Schon bei der Implementierung neuer ERP-Strukturen lassen sich mit diesen Tools Schwachstellen erkennen und ausbessern. Das Pharmaunternehmen Merck KGaA setzte bei der Einführung von SAP R/3 für 3000 Arbeitsplätze unter anderem auf Mercury Interactives "LoadRunner". Die Software simuliert den Datenverkehr von einigen Tausend Anwendern. Ein zentrales Test-Team führte damit einen Monat vor der Migration von SAP R/2 auf R/3 Lasttests durch. Ohne das Tool hätte das Projektteam parallel am Echtsystem alle Transaktionsvarianten durchprobieren müssen - ein teureres und langwierigeres Verfahren. Mit Hilfe der Beobachtungssoftware "QuickTest Professional" prüfte die Merck-IT zudem, ob die neuen Systemkomponenten zueinander passen und die Daten korrekt austauschen. Die Software zeichnet alle Transaktionen auf und stellt sie für grafische Auswertungen zusammen. So wird transparent, wo es beim Zusammenspiel der unterschiedlichen Systemkomponenten hakt.
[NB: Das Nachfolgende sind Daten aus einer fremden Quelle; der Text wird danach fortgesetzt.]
This design comes from an exercise in tuning for small area and a short achievable clock period on the open sky130 flow, not from production work. Function was checked by simulation only, so behaviour that the tests miss may differ from the original.

==> flow/design.v <==
module MPCA_top (
    input              clk,
    input      [127:0] packets,
    input       [11:0] channel_load,
    input        [8:0] channel_capacity,
    input       [63:0] KEY,
    output reg  [15:0] grant_channel
);
reg [127:0] packets_r;
reg  [11:0] channel_load_r;
reg   [8:0] channel_capacity_r;
reg  [63:0] KEY_r;
wire [15:0] grant_channel_w;
always @(posedge clk) begin
    packets_r          <= packets;
    channel_load_r     <= channel_load;
    channel_capacity_r <= channel_capacity;
    KEY_r              <= KEY;
    grant_channel      <= grant_channel_w;
end
MPCA u_mpca (
    .packets          (packets_r),
    .channel_load     (channel_load_r),
    .channel_capacity (channel_capacity_r),
    .KEY              (KEY_r),
    .grant_channel    (grant_channel_w)
);
endmodule

module MPCA(
    input [127:0] packets,
    input  [11:0] channel_load,
    input   [8:0] channel_capacity,
    input  [63:0] KEY,
    output reg [15:0] grant_channel
);
genvar r;
wire [3:0] ch_load [0:2];         
wire [2:0] ch_cap [0:2];          
reg [15:0] k [0:3];      
wire [15:0] packet_y [0:3], packet_x [0:3];
wire [15:0] de_packet_y[0:3], de_packet_x[0:3];
reg req_valid [0:7];
reg [1:0] qos [0:7];
reg [3:0] pkt_len [0:7];
reg [1:0] congestion [0:7];
reg [1:0] prefer_ch [0:7];
reg [2:0] src_hint [0:7];
reg mode [0:7];
wire signed [6:0] qos_signed [0:7];
wire signed [6:0] pkt_len_signed [0:7];
wire signed [6:0] congestion_signed [0:7];
wire signed [6:0] src_hint_signed [0:7];
reg signed [6:0] priority_score [0:7];    
wire [6:0] congestion_signed_m3 [0:7];
wire [2:0] rank_idx [0:7];      
reg [1:0] alloc_channel [0:7];       
wire [2:0] ch_cap_final [0:2];
reg [2:0] cap0_stages [0:8];     
reg [2:0] cap1_stages [0:8];
reg [2:0] cap2_stages [0:8];
reg [1:0] pivot_stages [0:8];    
reg [1:0] alloc_channel_tmp [0:7];
reg [2:0] current_cap [0:3];     
reg [1:0] current_pivot [0:7];
reg [1:0] current_search_ch1 [0:7], current_search_ch2 [0:7], current_search_ch3 [0:7];
reg [1:0] current_channel;     
wire [3:0] mask_score [0:7];     
reg [4:0] mask [0:7];       
reg [3:0] threshold [0:7];   
wire [2:0] div_3_result [0:2];  
reg failed [0:7];
reg [4:0] ch_load_new [0:2];         
wire [1:0] max_ch;   
reg have_rebalance_packet [0:8];
reg [2:0] rebalance_packet [0:8];     
assign ch_load[0] = channel_load[3:0];
assign ch_load[1] = channel_load[7:4];
assign ch_load[2] = channel_load[11:8];
assign ch_cap[0] = channel_capacity[2:0];
assign ch_cap[1] = channel_capacity[5:3];
assign ch_cap[2] = channel_capacity[8:6];
always @(*) begin
    k[0] = KEY[15:0];
    k[1] = ({k[0][6:0], k[0][15:7]} + KEY[31:16]) ^ 16'd0;
    k[2] = ({k[1][6:0], k[1][15:7]} + KEY[47:32]) ^ 16'd1;
    k[3] = ({k[2][6:0], k[2][15:7]} + KEY[63:48]) ^ 16'd2;
end
assign packet_x[0] = packets[15:0];
assign packet_y[0] = packets[31:16];
assign packet_x[1] = packets[47:32];
assign packet_y[1] = packets[63:48];
assign packet_x[2] = packets[79:64];
assign packet_y[2] = packets[95:80];
assign packet_x[3] = packets[111:96];
assign packet_y[3] = packets[127:112];
generate
    for (r = 0; r < 4; r = r + 1) begin : de_packet_xy_gen
        wire [15:0] tmp_x_0, tmp_x_1, tmp_x_2;
        wire [15:0] tmp_y_0, tmp_y_1, tmp_y_2;
        wire [15:0] pre_ROR_y_0, pre_ROR_y_1, pre_ROR_y_2, pre_ROR_y_3;
        wire [15:0] pre_ROL_x_0, pre_ROL_x_1, pre_ROL_x_2, pre_ROL_x_3;
        assign pre_ROR_y_0 = packet_y[r] ^ packet_x[r];         assign tmp_y_0 = {pre_ROR_y_0[1:0], pre_ROR_y_0[15:2]};
        assign pre_ROL_x_0 = (packet_x[r] ^ k[3]) - tmp_y_0;    assign tmp_x_0 = {pre_ROL_x_0[8:0], pre_ROL_x_0[15:9]};
        assign pre_ROR_y_1 = tmp_y_0 ^ tmp_x_0;                 assign tmp_y_1 = {pre_ROR_y_1[1:0], pre_ROR_y_1[15:2]};
        assign pre_ROL_x_1 = (tmp_x_0 ^ k[2]) - tmp_y_1;        assign tmp_x_1 = {pre_ROL_x_1[8:0], pre_ROL_x_1[15:9]};
        assign pre_ROR_y_2 = tmp_y_1 ^ tmp_x_1;                 assign tmp_y_2 = {pre_ROR_y_2[1:0], pre_ROR_y_2[15:2]};
        assign pre_ROL_x_2 = (tmp_x_1 ^ k[1]) - tmp_y_2;        assign tmp_x_2 = {pre_ROL_x_2[8:0], pre_ROL_x_2[15:9]};
        assign pre_ROR_y_3 = tmp_y_2 ^ tmp_x_2;                 assign de_packet_y[r] = {pre_ROR_y_3[1:0], pre_ROR_y_3[15:2]};
        assign pre_ROL_x_3 = (tmp_x_2 ^ k[0]) - de_packet_y[r]; assign de_packet_x[r] = {pre_ROL_x_3[8:0], pre_ROL_x_3[15:9]};
    end
endgenerate
always @(*) begin
    integer i;
    for (i = 0; i < 4; i = i + 1) begin
        req_valid[2*i]   = de_packet_x[i][15];
        req_valid[2*i+1] = de_packet_y[i][15];
    end
end
always @(*) begin
    integer i;
    for (i = 0; i < 4; i = i + 1) begin
        qos[2*i]   = de_packet_x[i][14:13];
        qos[2*i+1] = de_packet_y[i][14:13];
    end
end
always @(*) begin
    integer i;
    for (i = 0; i < 4; i = i + 1) begin
        pkt_len[2*i]   = de_packet_x[i][12:9];
        pkt_len[2*i+1] = de_packet_y[i][12:9];
    end
end
always @(*) begin
    integer i;
    for (i = 0; i < 4; i = i + 1) begin
        congestion[2*i]   = de_packet_x[i][8:7];
        congestion[2*i+1] = de_packet_y[i][8:7];
    end
end
always @(*) begin
    integer i;
    for (i = 0; i < 4; i = i + 1) begin
        prefer_ch[2*i]   = de_packet_x[i][6:5];
        prefer_ch[2*i+1] = de_packet_y[i][6:5];
    end
end
always @(*) begin
    integer i;
    for (i = 0; i < 4; i = i + 1) begin
        src_hint[2*i]   = de_packet_x[i][4:2];
        src_hint[2*i+1] = de_packet_y[i][4:2];
    end
end
always @(*) begin
    integer i;
    for (i = 0; i < 4; i = i + 1) begin
        mode[2*i]   = de_packet_x[i][1];
        mode[2*i+1] = de_packet_y[i][1];
    end
end
generate
    for (r = 0; r < 8; r = r + 1) begin : unsigned_structure
        assign qos_signed[r]        = mode[r] ? {{5{qos[r][1]}}       , qos[r]        }: {5'b0, qos[r]};
        assign pkt_len_signed[r]    = mode[r] ? {{3{pkt_len[r][3]}}   , pkt_len[r]    }: {3'b0, pkt_len[r]};
        assign congestion_signed[r] = mode[r] ? {{5{congestion[r][1]}}, congestion[r] }: {5'b0, congestion[r]};
        assign src_hint_signed[r]   = mode[r] ? {{4{src_hint[r][2]}}  , src_hint[r]   }: {4'b0, src_hint[r]};
    end
endgenerate
wire [55:0] congestion_signed_p, congestion_signed_m3_p;
generate
    for (r = 0; r < 8; r = r + 1) begin : m3_port_pack
        assign congestion_signed_p[7*r +: 7] = congestion_signed[r];
        assign congestion_signed_m3[r] = congestion_signed_m3_p[7*r +: 7];
    end
endgenerate
MUL_SIGNED_3_TABLE m3_1 (.operand_p(congestion_signed_p), .result_p(congestion_signed_m3_p));
always @(*) begin
    integer i;
    for (i = 0; i < 8; i = i + 1) begin
        priority_score[i] = (qos_signed[i] <<< 2) - (pkt_len_signed[i] <<< 1) - congestion_signed_m3[i] + src_hint_signed[i] + 7;
    end
end
wire [7:0] req_valid_p;
wire [55:0] priority_score_p;
wire [23:0] rank_idx_p;
generate
    for (r = 0; r < 8; r = r + 1) begin : sort_port_pack
        assign req_valid_p[r] = req_valid[r];
        assign priority_score_p[7*r +: 7] = priority_score[r];
        assign rank_idx[r] = rank_idx_p[3*r +: 3];
    end
endgenerate
SORT_OPTIMIZED s1 (.req_valid_p(req_valid_p), .priority_score_p(priority_score_p), .rank_idx_p(rank_idx_p));
function [1:0] add1_mod3;      
    input [1:0] operand;
    add1_mod3 = {operand[0], (~operand[1] & ~operand[0])};       
endfunction
function [1:0] add2_mod3;      
    input [1:0] operand;
    add2_mod3 = {(~operand[1] & ~operand[0]), operand[1]};       
endfunction
always @(*) begin
    integer i;
    cap0_stages[0] = ch_cap[0];
    cap1_stages[0] = ch_cap[1];
    cap2_stages[0] = ch_cap[2];
    pivot_stages[0] = 2'd3;  
    for (i = 0; i < 8; i = i + 1) alloc_channel_tmp[i] = 2'b11;
    for (i = 0; i < 8; i = i + 1) begin
        current_cap[0] = cap0_stages[i];
        current_cap[1] = cap1_stages[i];
        current_cap[2] = cap2_stages[i];
        current_cap[3] = 3'd0;
        current_pivot[i]      = 2'd0;
        current_search_ch1[i] = 2'd0;
        current_search_ch2[i] = 2'd0;
        current_search_ch3[i] = 2'd0;
        if (req_valid[rank_idx[i]]) begin
            if (current_cap[prefer_ch[rank_idx[i]]] > 0) begin
                current_channel   = prefer_ch[rank_idx[i]];
                pivot_stages[i+1] = pivot_stages[i];
            end
            else begin
                current_pivot[i] = (pivot_stages[i] == 2'd3) ? prefer_ch[rank_idx[i]] : pivot_stages[i];
                current_search_ch1[i] = current_pivot[i];
                current_search_ch2[i] = add1_mod3(current_pivot[i]);
                current_search_ch3[i] = add2_mod3(current_pivot[i]);
                if      (current_cap[current_search_ch1[i]] > 0) current_channel = current_search_ch1[i];
                else if (current_cap[current_search_ch2[i]] > 0) current_channel = current_search_ch2[i];
                else if (current_cap[current_search_ch3[i]] > 0) current_channel = current_search_ch3[i];
                else                                             current_channel = 2'd3;
                if (current_cap[current_search_ch1[i]] > 0 || current_cap[current_search_ch2[i]] > 0 || current_cap[current_search_ch3[i]] > 0)
                     pivot_stages[i+1] = add1_mod3(current_pivot[i]);    
                else pivot_stages[i+1] = add2_mod3(current_pivot[i]);    
            end
        end
        else begin
            current_channel   = 2'b11;
            pivot_stages[i+1] = pivot_stages[i];
        end
        alloc_channel_tmp[rank_idx[i]] = current_channel;
        case(current_channel)
            2'd0:    begin cap0_stages[i+1] = current_cap[0] - 1; cap1_stages[i+1] = current_cap[1]    ; cap2_stages[i+1] = current_cap[2]    ; end
            2'd1:    begin cap0_stages[i+1] = current_cap[0]    ; cap1_stages[i+1] = current_cap[1] - 1; cap2_stages[i+1] = current_cap[2]    ; end
            2'd2:    begin cap0_stages[i+1] = current_cap[0]    ; cap1_stages[i+1] = current_cap[1]    ; cap2_stages[i+1] = current_cap[2] - 1; end
            default: begin cap0_stages[i+1] = current_cap[0]    ; cap1_stages[i+1] = current_cap[1]    ; cap2_stages[i+1] = current_cap[2]    ; end      
        endcase
    end
end
assign ch_cap_final[0] = cap0_stages[8];
assign ch_cap_final[1] = cap1_stages[8];
assign ch_cap_final[2] = cap2_stages[8];
always @(*) begin
    integer i;
    for (i = 0; i < 8; i = i + 1) begin
        mask[i] = ({priority_score[i][2:1], 1'b0} + prefer_ch[i]) + ((src_hint[i] ^ 3'd3) + ch_load[alloc_channel_tmp[i]]);
    end
end
wire [39:0] mask_p;
wire [31:0] mask_score_p;
generate
    for (r = 0; r < 8; r = r + 1) begin : m10_port_pack
        assign mask_p[5*r +: 5] = mask[r];
        assign mask_score[r] = mask_score_p[4*r +: 4];
    end
endgenerate
MOD_10_TABLE m10_1 (.operand_p(mask_p), .result_p(mask_score_p));
wire [8:0] div_3_result_p;
generate
    for (r = 0; r < 3; r = r + 1) begin : d3_port_pack
        assign div_3_result[r] = div_3_result_p[3*r +: 3];
    end
endgenerate
DIV_3_TABLE d3_1 (.operand_p(channel_load), .result_p(div_3_result_p));
always @(*) begin
    integer i;
    for (i = 0; i < 8; i = i + 1) begin
        threshold[i] = div_3_result[alloc_channel_tmp[i]] + 4'd7;
    end
end
always @(*) begin
    integer i;
    for (i = 0; i < 8; i = i + 1) begin
        failed[i] = (mask_score[i] >= threshold[i]) ? 1'b1 : 1'b0;
    end
end
always @(*) begin
    integer i;
    for (i = 0; i < 3; i = i + 1) begin      
        ch_load_new[i] = ch_load[i] +
                         (alloc_channel_tmp[0] == i) +
                         (alloc_channel_tmp[1] == i) +
                         (alloc_channel_tmp[2] == i) +
                         (alloc_channel_tmp[3] == i) +
                         (alloc_channel_tmp[4] == i) +
                         (alloc_channel_tmp[5] == i) +
                         (alloc_channel_tmp[6] == i) +
                         (alloc_channel_tmp[7] == i);
    end
end
wire tmp_ch;     
assign tmp_ch = ch_load_new[1] > ch_load_new[0];
assign max_ch = (ch_load_new[2] > ch_load_new[tmp_ch]) ? 2'd2 : tmp_ch;
always @(*) begin
    integer i;
    have_rebalance_packet[0] = 1'b0;
    rebalance_packet[0] = 3'd0;
    for (i = 0; i < 8; i = i + 1) begin
        if (~have_rebalance_packet[i] && ~failed[rank_idx[7-i]] && alloc_channel_tmp[rank_idx[7-i]] == max_ch) begin
            have_rebalance_packet[i+1] = 1'b1;
            rebalance_packet[i+1]      = rank_idx[7-i];
        end
        else begin
            have_rebalance_packet[i+1] = have_rebalance_packet[i];
            rebalance_packet[i+1]      = rebalance_packet[i];
        end
    end
end
wire [1:0] max_add1_ch, max_add2_ch;
assign max_add1_ch = add1_mod3(max_ch);
assign max_add2_ch = add2_mod3(max_ch);
always @(*) begin
    integer i;
    for (i = 0; i < 8; i = i + 1) alloc_channel[i] = alloc_channel_tmp[i];
    if (have_rebalance_packet[8] && ~(ch_load_new[0] == ch_load_new[1] && ch_load_new[1] == ch_load_new[2])) begin
        if      (ch_cap_final[max_add1_ch] > 0 && ch_load_new[max_add1_ch] < 15) alloc_channel[rebalance_packet[8]] = max_add1_ch;
        else if (ch_cap_final[max_add2_ch] > 0 && ch_load_new[max_add2_ch] < 15) alloc_channel[rebalance_packet[8]] = max_add2_ch;
        else                                                                     alloc_channel[rebalance_packet[8]] = 2'd3;
    end
end
always @(*) begin
    grant_channel = {alloc_channel[7], alloc_channel[6], alloc_channel[5], alloc_channel[4],
                     alloc_channel[3], alloc_channel[2], alloc_channel[1], alloc_channel[0]};
end
endmodule
module SORT_OPTIMIZED(
    input [7:0] req_valid_p,
    input [55:0] priority_score_p,
    output [23:0] rank_idx_p
);
wire req_valid [0:7];
wire signed [6:0] priority_score [0:7];
wire [2:0] rank_idx [0:7];
genvar gp;
generate
    for (gp = 0; gp < 8; gp = gp + 1) begin : port_unpack
        assign req_valid[gp] = req_valid_p[gp];
        assign priority_score[gp] = priority_score_p[7*gp +: 7];
        assign rank_idx_p[3*gp +: 3] = rank_idx[gp];
    end
endgenerate
reg [10:0] layer0_0, layer0_1, layer0_2, layer0_3, layer0_4, layer0_5, layer0_6, layer0_7;
reg [10:0] layer1_0, layer1_1, layer1_2, layer1_3, layer1_4, layer1_5, layer1_6, layer1_7;
reg [10:0] layer2_0, layer2_1, layer2_2, layer2_3, layer2_4, layer2_5, layer2_6, layer2_7;
reg [10:0]                     layer3_2, layer3_3, layer3_4, layer3_5                    ;
reg [10:0]           layer4_1,           layer4_3, layer4_4,           layer4_6          ;
reg [10:0]           layer5_1, layer5_2, layer5_3, layer5_4, layer5_5, layer5_6          ;
wire [10:0] input_pack [0:7];
assign input_pack[0] = {req_valid[0], priority_score[0], 3'd0};
assign input_pack[1] = {req_valid[1], priority_score[1], 3'd1};
assign input_pack[2] = {req_valid[2], priority_score[2], 3'd2};
assign input_pack[3] = {req_valid[3], priority_score[3], 3'd3};
assign input_pack[4] = {req_valid[4], priority_score[4], 3'd4};
assign input_pack[5] = {req_valid[5], priority_score[5], 3'd5};
assign input_pack[6] = {req_valid[6], priority_score[6], 3'd6};
assign input_pack[7] = {req_valid[7], priority_score[7], 3'd7};
function should_swap_packed;
    input [10:0] pack_a, pack_b;
    reg req_a, req_b;
    reg signed [6:0] score_a, score_b;
    reg [2:0] idx_a, idx_b;
    begin        
        req_a = pack_a[10];
        req_b = pack_b[10];
        score_a = pack_a[9:3];
        score_b = pack_b[9:3];
        idx_a = pack_a[2:0];
        idx_b = pack_b[2:0];
        if (req_b && (~req_a || 
                     (score_a < score_b) || 
                     (score_a == score_b && idx_a > idx_b))) should_swap_packed = 1;
        else should_swap_packed = 0;
    end
endfunction
always @(*) begin
    if (should_swap_packed(input_pack[0], input_pack[2])) begin
        layer0_0 = input_pack[2];
        layer0_2 = input_pack[0];
    end
    else begin
        layer0_0 = input_pack[0];
        layer0_2 = input_pack[2];
    end
    if (should_swap_packed(input_pack[1], input_pack[3])) begin
        layer0_1 = input_pack[3];
        layer0_3 = input_pack[1];
    end
    else begin
        layer0_1 = input_pack[1];
        layer0_3 = input_pack[3];
    end
    if (should_swap_packed(input_pack[4], input_pack[6])) begin
        layer0_4 = input_pack[6];
        layer0_6 = input_pack[4];
    end
    else begin
        layer0_4 = input_pack[4];
        layer0_6 = input_pack[6];
    end
    if (should_swap_packed(input_pack[5], input_pack[7])) begin
        layer0_5 = input_pack[7];
        layer0_7 = input_pack[5];
    end
    else begin
        layer0_5 = input_pack[5];
        layer0_7 = input_pack[7];
    end
    if (should_swap_packed(layer0_0, layer0_4)) begin
        layer1_0 = layer0_4;
        layer1_4 = layer0_0;
    end
    else begin
        layer1_0 = layer0_0;
        layer1_4 = layer0_4;
    end
    if (should_swap_packed(layer0_1, layer0_5)) begin
        layer1_1 = layer0_5;
        layer1_5 = layer0_1;
    end
    else begin
        layer1_1 = layer0_1;
        layer1_5 = layer0_5;
    end
    if (should_swap_packed(layer0_2, layer0_6)) begin
        layer1_2 = layer0_6;
        layer1_6 = layer0_2;
    end
    else begin
        layer1_2 = layer0_2;
        layer1_6 = layer0_6;
    end
    if (should_swap_packed(layer0_3, layer0_7)) begin
        layer1_3 = layer0_7;
        layer1_7 = layer0_3;
    end
    else begin
        layer1_3 = layer0_3;
        layer1_7 = layer0_7;
    end
    if (should_swap_packed(layer1_0, layer1_1)) begin
        layer2_0 = layer1_1;
        layer2_1 = layer1_0;
    end
    else begin
        layer2_0 = layer1_0;
        layer2_1 = layer1_1;
    end
    if (should_swap_packed(layer1_2, layer1_3)) begin
        layer2_2 = layer1_3;
        layer2_3 = layer1_2;
    end
    else begin
        layer2_2 = layer1_2;
        layer2_3 = layer1_3;
    end
    if (should_swap_packed(layer1_4, layer1_5)) begin
        layer2_4 = layer1_5;
        layer2_5 = layer1_4;
    end
    else begin
        layer2_4 = layer1_4;
        layer2_5 = layer1_5;
    end
    if (should_swap_packed(layer1_6, layer1_7)) begin
        layer2_6 = layer1_7;
        layer2_7 = layer1_6;
    end
    else begin
        layer2_6 = layer1_6;
        layer2_7 = layer1_7;
    end
    if (should_swap_packed(layer2_2, layer2_4)) begin
        layer3_2 = layer2_4;
        layer3_4 = layer2_2;
    end
    else begin
        layer3_2 = layer2_2;
        layer3_4 = layer2_4;
    end
    if (should_swap_packed(layer2_3, layer2_5)) begin
        layer3_3 = layer2_5;
        layer3_5 = layer2_3;
    end
    else begin
        layer3_3 = layer2_3;
        layer3_5 = layer2_5;
    end
    if (should_swap_packed(layer2_1, layer3_4)) begin
        layer4_1 = layer3_4;
        layer4_4 = layer2_1;
    end
    else begin
        layer4_1 = layer2_1;
        layer4_4 = layer3_4;
    end
    if (should_swap_packed(layer3_3, layer2_6)) begin
        layer4_3 = layer2_6;
        layer4_6 = layer3_3;
    end
    else begin
        layer4_3 = layer3_3;
        layer4_6 = layer2_6;
    end
    if (should_swap_packed(layer4_1, layer3_2)) begin
        layer5_1 = layer3_2;
        layer5_2 = layer4_1;
    end
    else begin
        layer5_1 = layer4_1;
        layer5_2 = layer3_2;
    end
    if (should_swap_packed(layer4_3, layer4_4)) begin
        layer5_3 = layer4_4;
        layer5_4 = layer4_3;
    end
    else begin
        layer5_3 = layer4_3;
        layer5_4 = layer4_4;
    end
    if (should_swap_packed(layer3_5, layer4_6)) begin
        layer5_5 = layer4_6;
        layer5_6 = layer3_5;
    end
    else begin
        layer5_5 = layer3_5;
        layer5_6 = layer4_6;
    end
end
assign rank_idx[0] = layer2_0[2:0];      
assign rank_idx[1] = layer5_1[2:0];
assign rank_idx[2] = layer5_2[2:0];
assign rank_idx[3] = layer5_3[2:0];
assign rank_idx[4] = layer5_4[2:0];
assign rank_idx[5] = layer5_5[2:0];
assign rank_idx[6] = layer5_6[2:0];
assign rank_idx[7] = layer2_7[2:0];      
endmodule
module MUL_SIGNED_3_TABLE(
    input [55:0] operand_p,        
    output [55:0] result_p     
);
wire signed [6:0] operand [0:7];
reg [6:0] result [0:7];
genvar r;
generate
    for (r = 0; r < 8; r = r + 1) begin : port_unpack
        assign operand[r] = operand_p[7*r +: 7];
        assign result_p[7*r +: 7] = result[r];
    end
endgenerate
generate
    for (r = 0; r < 8; r = r + 1) begin : MUL_SIGNED_3_TABLE_gen
        always @(*) begin
            case (operand[r])
                -2: result[r] = 7'b1111010;
                -1: result[r] = 7'b1111101;
                0:  result[r] = 7'b0000000;
                1:  result[r] = 7'b0000011;
                2:  result[r] = 7'b0000110;
                3:  result[r] = 7'b0001001;
                default: result[r] = 7'b1111111;
            endcase
        end
    end
endgenerate
endmodule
Software ist die geeignete Stellschraube

Oft wird versucht, Leistungsengpässe mit dem Zukauf neuer Hardware in den Griff zu bekommen. Die Analysten von Gartner ermittelten allerdings, dass 80 Prozent der Performance-Probleme ihre Ursache beim Anwender oder in der Anwendung selbst und nur 20 Prozent in der Infrastruktur haben. Die Softwaresysteme selbst stellen also geeignetere Stellschrauben dar, um die System-Leistung zu steigern. Robert Hellwig, Leiter IT Produktions-Services bei Total, setzte auf Messsoftware, um herauszufinden, wo der Datenverkehr stockte. So deckte er auf, dass das Problem im Verantwortungsbereich eines Outsourcing-Partners lag und schaffte durch Vertragsänderungen Abhilfe.

Beim Einsatz dieser Testumgebungen werden die ERP-Dienste durch die Virtualisierung der Systeme von fest zugeordneten Servern entkoppelt. Diesen Weg schlug auch der Automobilzulieferer Hella KG aus Lippstadt ein. Der Beleuchtungsspezialist verfügt über eine der größten Handelsorganisationen und betreut den Fachhandel und die Autowerkstätten. Gesteuert werden die damit verbundenen Geschäftsprozesse durch SAP-Anwendungen. Nach ausgiebigen Tests entschied CIO Stefan Osterhage, die Systeme in eine flexible Laufumgebung einzubetten. Dadurch kann das Netzwerk heute beim Start eines SAP-Dienstes selbstständig auf dessen Ressourcenanforderungen reagieren. Performance-Engpässe sind ausgeschlossen. Kleinere Systemänderungen etwa bei der Lastenverteilung, die früher Stunden dauerten, sind heute mit drei Mausklicks erledigt. Und während es früher bis zu acht Tage dauerte, eine Hardwareplattform auszutauschen, gelingt dies nun in einigen Stunden.

Das Resultat kann sich sehen lassen: Obwohl das System nun mehr leistet als zuvor, gelang es, die Zahl der benötigen Server zu reduzieren. Bei Hella rechnet man damit, dass unter anderem deshalb die künftigen Ausgaben für die gesamte IT durch das Projekt um mindestens 30 Prozent sinken werden.